THE First Minister of Wales, Mark Drakeford MS has delivered the news many in Wales would have been dreading, that Wales faces another three weeks of restrictions before another review. There were slight changes and mentions of possible further adaptions in the weeks and months to come.
Asked by BBC journalist Felicity Evans what the numbers needed to be in order to lift restrictions the First Minister said that Welsh Government would make a judgement in the round to include the number of cases per 100,000 in the population, the R number, positive test rates and the impact on hospitals.
Those numbers were improving across Wales according to the First Minister who said that there were now 84 cases per 100,000 in the population. The R number is falling and there were 1,800 in hospital with Covid related symptoms he said.
Vaccination was also ‘making progress’ said the First Minister. “840,000 people in Wales have already had the first dose and 25,000 have had the second dose,” he said.
Mr Drakeford said that the Welsh Government were ‘on track’ for the next milestone, which is to vaccinate people in the 5 to 9 category if supplies of vaccine were on course.
The First Minister said that there was ‘headroom’ for some changes including getting young children back to school. It was Welsh Government’s ‘top priority’, he said.
There were scraps of hope sprinkled out for the tourism and hospitality sectors as well as elite athletes.
The changes included:
From Monday 22 February, children aged three to seven will begin returning to schools in a phased way, while some vocational learners on courses that require practical learning, will return to college.
Following the latest review of coronavirus restrictions, the Welsh Government also announced some minor changes to the current rules:
From Saturday 20th February, four people from two different households will be able to meet outdoors for socially distanced local exercise. This doesn’t apply to private gardens.
From March 1, the law will be changed to allow licensed wedding venues, such as visitor attractions and hotels, to re-open but only to perform wedding and civil partnership ceremonies.
Sport Wales will make arrangements for more of our talented athletes to resume training and playing.
With more people living and working in older people’s care homes being vaccinated, we will look again at our guidance for care home visiting.
We asked the First Minister if he accepted the blame being heaped on him by his political opponents and if it affected him personally and whether he envisaged a backlash from the people of Wales at the next Senedd elections in May.
The First Minister said: “The job of the opposition is to scrutinise the government. In a national crisis I think sensible oppositions try to do that in a constructive way. I don’t think blame is a particularly helpful way of trying to get us all through the crisis. Quite honestly I don’t think it resonates with the public as well. The public expect politicians to try and work together as much as possible in order to combat a common crisis.
“I meet every week with the leader of Plaid Cymru and the leader of the opposition the conservative party and if I don’t meet them a colleague of mine from the cabinet does to try and keep them in touch with the evidence we are seeing.
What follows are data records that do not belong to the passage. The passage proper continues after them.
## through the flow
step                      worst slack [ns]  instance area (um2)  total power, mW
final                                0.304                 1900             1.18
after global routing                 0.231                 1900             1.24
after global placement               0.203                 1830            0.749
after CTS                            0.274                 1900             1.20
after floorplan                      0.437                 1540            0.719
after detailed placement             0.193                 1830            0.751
===== src/rtl/apb_slave_sel_ctrl_pkg.sv =====
// Shared bus widths and FSM encodings for the APB slave select controller.
`ifndef PADDR_WIDTH
`define PADDR_WIDTH 32
`endif
`ifndef APB_DATA_WIDTH
`define APB_DATA_WIDTH 32
`endif

package apb_slave_sel_ctrl_pkg;

  // Bus widths shared with the AHB-to-APB bridge.
  localparam int PADDR_W = `PADDR_WIDTH;
  localparam int APB_DW  = `APB_DATA_WIDTH;

  // Controller states: IDLE carries normal traffic, ABORT issues one forced
  // error beat, HOLD waits for the bridge to drop psel_en after an abort.
  typedef enum logic [1:0] {
    ST_IDLE  = 2'b00,
    ST_ABORT = 2'b01,
    ST_HOLD  = 2'b10
  } sel_state_e;

endpackage
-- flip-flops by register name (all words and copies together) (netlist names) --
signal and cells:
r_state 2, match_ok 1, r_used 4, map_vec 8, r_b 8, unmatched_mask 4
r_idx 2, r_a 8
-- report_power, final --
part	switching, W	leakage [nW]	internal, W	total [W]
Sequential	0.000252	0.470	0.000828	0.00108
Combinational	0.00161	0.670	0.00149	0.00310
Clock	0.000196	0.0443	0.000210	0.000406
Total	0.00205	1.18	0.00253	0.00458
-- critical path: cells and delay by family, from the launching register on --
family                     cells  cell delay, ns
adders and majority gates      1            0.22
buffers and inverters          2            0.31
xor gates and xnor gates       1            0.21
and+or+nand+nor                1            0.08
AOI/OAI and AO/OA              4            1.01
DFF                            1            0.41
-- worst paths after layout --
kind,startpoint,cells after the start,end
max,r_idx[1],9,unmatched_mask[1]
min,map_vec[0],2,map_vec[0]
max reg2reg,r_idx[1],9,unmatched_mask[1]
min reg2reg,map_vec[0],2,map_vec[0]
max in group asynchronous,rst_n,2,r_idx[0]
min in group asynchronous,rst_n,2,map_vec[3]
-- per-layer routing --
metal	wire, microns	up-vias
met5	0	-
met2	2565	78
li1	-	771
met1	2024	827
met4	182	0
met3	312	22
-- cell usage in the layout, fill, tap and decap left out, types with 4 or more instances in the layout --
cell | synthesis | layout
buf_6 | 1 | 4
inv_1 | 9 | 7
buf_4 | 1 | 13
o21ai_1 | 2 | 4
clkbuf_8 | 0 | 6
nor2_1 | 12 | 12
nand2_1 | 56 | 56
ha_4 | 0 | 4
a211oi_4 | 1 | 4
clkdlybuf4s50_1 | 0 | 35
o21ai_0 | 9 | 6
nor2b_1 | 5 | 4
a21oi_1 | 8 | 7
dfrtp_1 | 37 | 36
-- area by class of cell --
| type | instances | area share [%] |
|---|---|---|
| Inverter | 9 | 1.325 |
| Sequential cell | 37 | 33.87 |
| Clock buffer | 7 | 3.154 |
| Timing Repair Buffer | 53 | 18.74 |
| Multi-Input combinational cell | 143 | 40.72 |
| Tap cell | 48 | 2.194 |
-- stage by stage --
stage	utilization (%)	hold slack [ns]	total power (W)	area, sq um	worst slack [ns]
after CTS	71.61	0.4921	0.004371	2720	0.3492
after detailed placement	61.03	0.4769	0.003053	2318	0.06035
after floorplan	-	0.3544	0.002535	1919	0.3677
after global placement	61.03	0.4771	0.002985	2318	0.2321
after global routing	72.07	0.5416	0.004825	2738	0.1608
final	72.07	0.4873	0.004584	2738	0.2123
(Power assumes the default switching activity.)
[config.mk]
export PLATFORM = sky130hd
export DESIGN_NAME = mtm_alu_serializer
export DESIGN_NICKNAME = d
export VERILOG_FILES = /design/src/rtl/mtm_alu_serializer.sv
export SDC_FILE = /design/constraint.sdc
export NUM_CORES = 1
export LEC_CHECK = 0
export CAP_MARGIN = 40
export CORE_MARGIN = 2
export CORE_UTILIZATION = 45
export CTS_CLUSTER_SIZE = 8
export DETAILED_ROUTE_END_ITERATION = 7
export HOLD_SLACK_MARGIN = 0.1
export PLACE_DENSITY = 0.65
export SYNTH_ARGS = -nofsm -noshare
export SYNTH_HDL_FRONTEND = slang
export SYNTH_SLANG_ARGS = --single-unit
[constraint.sdc]
create_clock -name clk -period 3.4 [get_ports clk]
set_input_delay 0.51 -clock clk [delete_from_list [all_inputs] [get_ports clk]]
set_output_delay 0.51 -clock clk [all_outputs]
set_load 0.05 [all_outputs]
[src/rtl/mtm_alu_serializer.sv]
// Output stage of the mtm ALU: turns one result or error report into the serial response on sout.
// Optional build macro MTM_ALU_SER_GAP_EN inserts one idle bit between frames of a data packet.
module mtm_alu_serializer (
  input  logic        clk,
  input  logic        rst,
  input  logic        tx_valid,
  input  logic        err_valid,
  input  logic [31:0] data_C,
  input  logic [3:0]  flags,
  input  logic [5:0]  err_flags,
  output logic        tx_ready,
  output logic        sout
);

  typedef enum logic [1:0] {
    IDLE = 2'd0,
    SEND = 2'd1,
    GAP  = 2'd2
  } state_t;

  state_t      state, state_nxt;
  logic [54:0] shreg, shreg_nxt;
  logic [5:0]  bit_cnt, bit_cnt_nxt;
  logic        sout_nxt;
  logic        tx_ready_nxt;

`ifdef MTM_ALU_SER_GAP_EN
  logic [3:0]  frame_pos, frame_pos_nxt;
`endif

  logic [2:0]  crc_w;
  logic        parity_w;
  logic [54:0] data_pkt;
  logic [54:0] err_pkt;

  // CRC-3, x^3+x+1, init 000, message consumed MSB-first
  function automatic logic [2:0] crc3(input logic [36:0] msg);
    logic [2:0] crc;
    logic       fb;
    crc = '0;
    for (int unsigned i = 0; i < 37; i++) begin
      fb  = crc[2] ^ msg[36 - i];
      crc = {crc[1], crc[0] ^ fb, fb};
    end
    return crc;
  endfunction

  function automatic logic [10:0] frame(input logic typ, input logic [7:0] payload);
    return {1'b0, typ, payload, 1'b1};
  endfunction

  always_comb begin
    crc_w    = crc3({data_C, 1'b0, flags});
    parity_w = ^{1'b1, err_flags};
    data_pkt = {frame(1'b0, data_C[31:24]),
                frame(1'b0, data_C[23:16]),
                frame(1'b0, data_C[15:8]),
                frame(1'b0, data_C[7:0]),
                frame(1'b1, {1'b0, flags, crc_w})};
    err_pkt  = {frame(1'b1, {1'b1, err_flags, parity_w}), 44'd0};
  end

  always_ff @(posedge clk or posedge rst) begin
    if (rst) begin
      state    <= IDLE;
      shreg    <= '0;
      bit_cnt  <= '0;
      sout     <= 1'b1;
      tx_ready <= 1'b1;
`ifdef MTM_ALU_SER_GAP_EN
      frame_pos <= '0;
`endif
    end else begin
      state    <= state_nxt;
      shreg    <= shreg_nxt;
      bit_cnt  <= bit_cnt_nxt;
      sout     <= sout_nxt;
      tx_ready <= tx_ready_nxt;
`ifdef MTM_ALU_SER_GAP_EN
      frame_pos <= frame_pos_nxt;
`endif
    end
  end

  // The first bit goes straight into the sout flop at load, so bit_cnt counts
  // the remaining bits including the one currently on the line.
  always_comb begin
    state_nxt    = state;
    shreg_nxt    = shreg;
    bit_cnt_nxt  = bit_cnt;
    sout_nxt     = sout;
    tx_ready_nxt = tx_ready;
`ifdef MTM_ALU_SER_GAP_EN
    frame_pos_nxt = frame_pos;
`endif

    case (state)
      IDLE: begin
        sout_nxt     = 1'b1;
        tx_ready_nxt = 1'b1;
        if (err_valid) begin
          sout_nxt     = err_pkt[54];
          shreg_nxt    = {err_pkt[53:0], 1'b0};
          bit_cnt_nxt  = 6'd11;
          tx_ready_nxt = 1'b0;
          state_nxt    = SEND;
`ifdef MTM_ALU_SER_GAP_EN
          frame_pos_nxt = '0;
`endif
        end else if (tx_valid) begin
          sout_nxt     = data_pkt[54];
          shreg_nxt    = {data_pkt[53:0], 1'b0};
          bit_cnt_nxt  = 6'd55;
          tx_ready_nxt = 1'b0;
          state_nxt    = SEND;
`ifdef MTM_ALU_SER_GAP_EN
          frame_pos_nxt = '0;
`endif
        end
      end

      SEND: begin
        tx_ready_nxt = 1'b0;
        if (bit_cnt == 6'd1) begin
          sout_nxt     = 1'b1;
          tx_ready_nxt = 1'b1;
          bit_cnt_nxt  = '0;
          state_nxt    = IDLE;
`ifdef MTM_ALU_SER_GAP_EN
        end else if (frame_pos == 4'd10) begin
          // stop bit just finished and more frames follow: idle one bit
          sout_nxt    = 1'b1;
          bit_cnt_nxt = bit_cnt - 6'd1;
          state_nxt   = GAP;
`endif
        end else begin
          sout_nxt    = shreg[54];
          shreg_nxt   = {shreg[53:0], 1'b0};
          bit_cnt_nxt = bit_cnt - 6'd1;
`ifdef MTM_ALU_SER_GAP_EN
          frame_pos_nxt = frame_pos + 4'd1;
`endif
        end
      end

`ifdef MTM_ALU_SER_GAP_EN
      GAP: begin
        tx_ready_nxt  = 1'b0;
        sout_nxt      = shreg[54];
        shreg_nxt     = {shreg[53:0], 1'b0};
        frame_pos_nxt = '0;
        state_nxt     = SEND;
      end
`endif

      default: begin
        sout_nxt     = 1'b1;
        tx_ready_nxt = 1'b1;
        state_nxt    = IDLE;
      end
    endcase
  end

endmodule
==> src/rtl/f2m_sqr_seq.sv <==
// Repeated squaring over F_2^m: z = a^(2^k) mod f(x), one squaring per clock.
// f2m_sqr is the combinational squarer; f2m_sqr_seq sequences it over an accumulator.

module f2m_sqr #(
    parameter int          M  = 163,
    parameter logic [M-1:0] FX = 163'hc9
) (
    input  logic [M-1:0] i_a,
    output logic [M-1:0] o_z
);

    // Squaring in GF(2) spreads bits to even positions; high terms fold back via x^M = FX.
    function automatic logic [M-1:0] sqr_mod(input logic [M-1:0] a_in);
        logic [2*M-2:0] r;
        r = '0;
        for (int i = 0; i < M; i++) begin
            r[2*i] = a_in[i];
        end
        for (int i = 2*M-2; i >= M; i--) begin
            if (r[i]) begin
                r[i-M +: M] = r[i-M +: M] ^ FX;
                r[i]        = 1'b0;
            end
        end
        return r[M-1:0];
    endfunction

    assign o_z = sqr_mod(i_a);

endmodule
“Do attacks have an affect on me personally? Well, I think it’s just part of the job really isn’t it. So long as I can get up in the morning and know that I myself am doing the job as best as I can and at the end of the day think that I have done the best that I can for people in Wales then that allows me to carry on. What people in Wales will make of it when they go to the ballot box in May; it will be for them to decide.
“On the whole I think we have continued to secure the support of the bulk of mainstream opinion here in Wales behind the way that the Welsh Government has dealt with this pandemic. And the pandemic will not be over after May. I think many people will stare at the ballot paper and ask themselves whether they think that this is the right moment to be changing government during a continued public health crisis.”
We highlighted some of the difficulties some people faced in rural Wales and asked if this was as good as it gets in Wales and if more investment in health services was imminent to address some of those issues.
The First Minister replied: “I definitely agree that more investment is going to be needed in the health service. The health service has a recovery period in front of it as well. We know that Coronavirus has meant that normally what the health service would have done have not been possible.
“We know that the staff themselves in the health service are going to need a period of recovery from the enormous stresses and strains they have been under. So more investment, yes, absolutely to put that health service back on its feet and to be fit for the future.
“In the interim I was speaking to some people from Carmarthen yesterday as it happens having some connections in that part of the world. They explained to me how they had gone for vaccination and actually they both reported it being a very smooth, very well organised service . I know myself if I go to the doctor, luckily I don’t need to do it but if I go to my own GP you do have to wait outside. In the current circumstances they are having to take extra precautions to make sure that the service is being safely offered and that means you cannot sit in a waiting room with lots of other people who are ill so I am afraid there are some accommodations that are just necessary given the scale of the problem that we face.
“The future needs to be one of proper investment, proper recovery and a health service, which has demonstrated over the last twelve months its fundamental worth in the lives of us all.”
The First Minister concluded by saying that he needed help to keep Wales safe and for people to work together to stop the spread of the virus and keep infections down. He said he was ‘looking forward to seeing the green shoots of spring’.